ある意味、祭。

 夕方、友達が渡したい物があるんだけど家まで来られる?と、電話してきたので、友達の家に行ってきた。台所に案内されたので、真っ直ぐ台所へ。台所は業者か?それともパーティーか?と、思う位段ボールの山。
 友の母が「ごめんなさいねぇ〜」と、お茶を出しながら、私に謝る。いや、散らかっているのは別に構わないんだけど……と、思って居たら、「貰ってくださるんですって?」ええ?何を?「お芋」聞いてないよ〜。
 友が「未だ話していないんだから、貰ってくれるかどうかはその後だから!」と、怒って、母親をリビングに追いやり、ここからが本題。「お母さんがさ。通販で…お芋買ったのよ。今、話題の安納芋ってやつ」ああ、甘くて美味しいってやつね。
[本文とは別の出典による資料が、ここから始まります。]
This is an optimization exercise on Yosys and OpenROAD, whose aim is small area, a short achievable clock period and few clock cycles, not a production implementation.
Function was checked by simulation only, so behaviour that the tests miss may differ from the original.
No activity file was given, so power comes from the tool's default toggle rates.

== north ==
==> flow/design.v (excerpt) <==
module ascii_integer_parser (
	input  logic                     clk,
	input  logic                     arst_n,
	input  logic                     item_valid,
	output logic                     item_stall,
	input  logic [8:0]               item,
	output logic                     result_valid,
	input  logic                     result_stall,
	output logic [79:0]              result,
	input  logic                     cfg_we,
	input  logic                     cfg_index,
	input  logic [4:0]               cfg_data
);
	logic [4:0]  base_sel_q;
	logic        sgn_q;
	always_ff @(posedge clk or negedge arst_n) begin
		if (!arst_n) begin
			base_sel_q <= aip_pkg::BASE_AUTO;
			sgn_q <= 1'b1;
		end else if (cfg_we) begin
			if (cfg_index) sgn_q <= cfg_data[0];
			else base_sel_q <= cfg_data;
		end
	end
	logic        ph_prefix, ph_zero, ph_auto0, ph_auto0x, ph_digits;
	logic        neg;
	logic [4:0]  base;
	logic        hex;
  ...
Size in the first run: about 1,100 cells after synthesis, roughly 120 flip-flops, roughly 100 I/O pins, ~11,000 sq um of cells after synthesis.
Settings: LEC_CHECK=0, CAP_MARGIN=20, CORE_MARGIN=2, CORE_UTILIZATION=50, SETUP_SLACK_MARGIN=4.6, SLEW_MARGIN=20; clock period 9.0 ns.
standard.sh (not shown) runs the stock make flow with config.mk's settings and CLKGATE_MAP_FILE= SYNTH_SCRIPT=/design/flow/synth_recipe.tcl, a recipe that flattens the netlist after the stock synthesis.
==> flow/flow/run.sh <==
#!/bin/bash
# The standard layout, with plain buf_1 cells as the port buffers instead of the
# delay buffers buffer_ports picks by default.
set -euo pipefail
bash standard.sh "BUFFER_PORTS_ARGS=-buffer_cell sky130_fd_sc_hd__buf_1" finish > make_finish.log 2>&1
Testbench counts of north, summed over its fixed seeds: cycles 48,268.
「でもね……」
 話によると、テレビでしょっちゅう安納芋の事をやっていて、食べたいなぁ〜買いたいなぁ〜と、思って居た母親が、チラシか何かの通販で、何時もよりお買い得になっている安納芋を発見して、お裾分けする分も考えて、欲張って10キロ注文したそうだ。人気商品だったらしく、1ヶ月かかって先日届いた安納芋。さっそくふかして食べたら、蜜は出ないわ、甘くないわ、パサパサしてるわ。調理方法が間違ったのかしらと、思って、次に素揚げしてみたが普通のお芋の天ぷらと変わらない味に。
「何やっても蜜が出てこなくてさ、普通のお芋なのよ、これ」騙されたんですか「生ものだから返品不可だし……それに特別美味しい訳じゃ無いのよ、普通のサツマイモなのよ。こんなんだから、そんなにいっぱい近所の人とか貰ってくれないでしょ?だから、貰ってくれそうな人を探してあげてるのよ」ああ、そういう事か。
 試しにふかしたのを少し貰ったら、テレビで見た蜜がジュワ〜って出てる絵面では無く、普通のふかし芋。食べてみると、普通のサツマイモ。これは……違うだろうと、素人目にも解ってしまう。友の家がこんなに在庫を抱えてるのが可哀想なので、10本ばかり貰ってきたけれども、やっぱりこういう物って騙す人居るんだねぇ。これで高かったらショックだよ。
 そんなこんなで焼き芋をオーブンで作ったり、芋のデザートを作ったり、煮物を作ったり。ある意味芋だらけの夕飯、完成。相方は仕事先で1度本当の安納芋を食べた事があったので、「これは普通のサツマイモだ」と、一言。残りの芋は実家に引き取って貰ったし、でももう芋を食べたくて仕方が無いシーズンじゃないから、あれだよなぁ、在庫抱える一方だろうな…。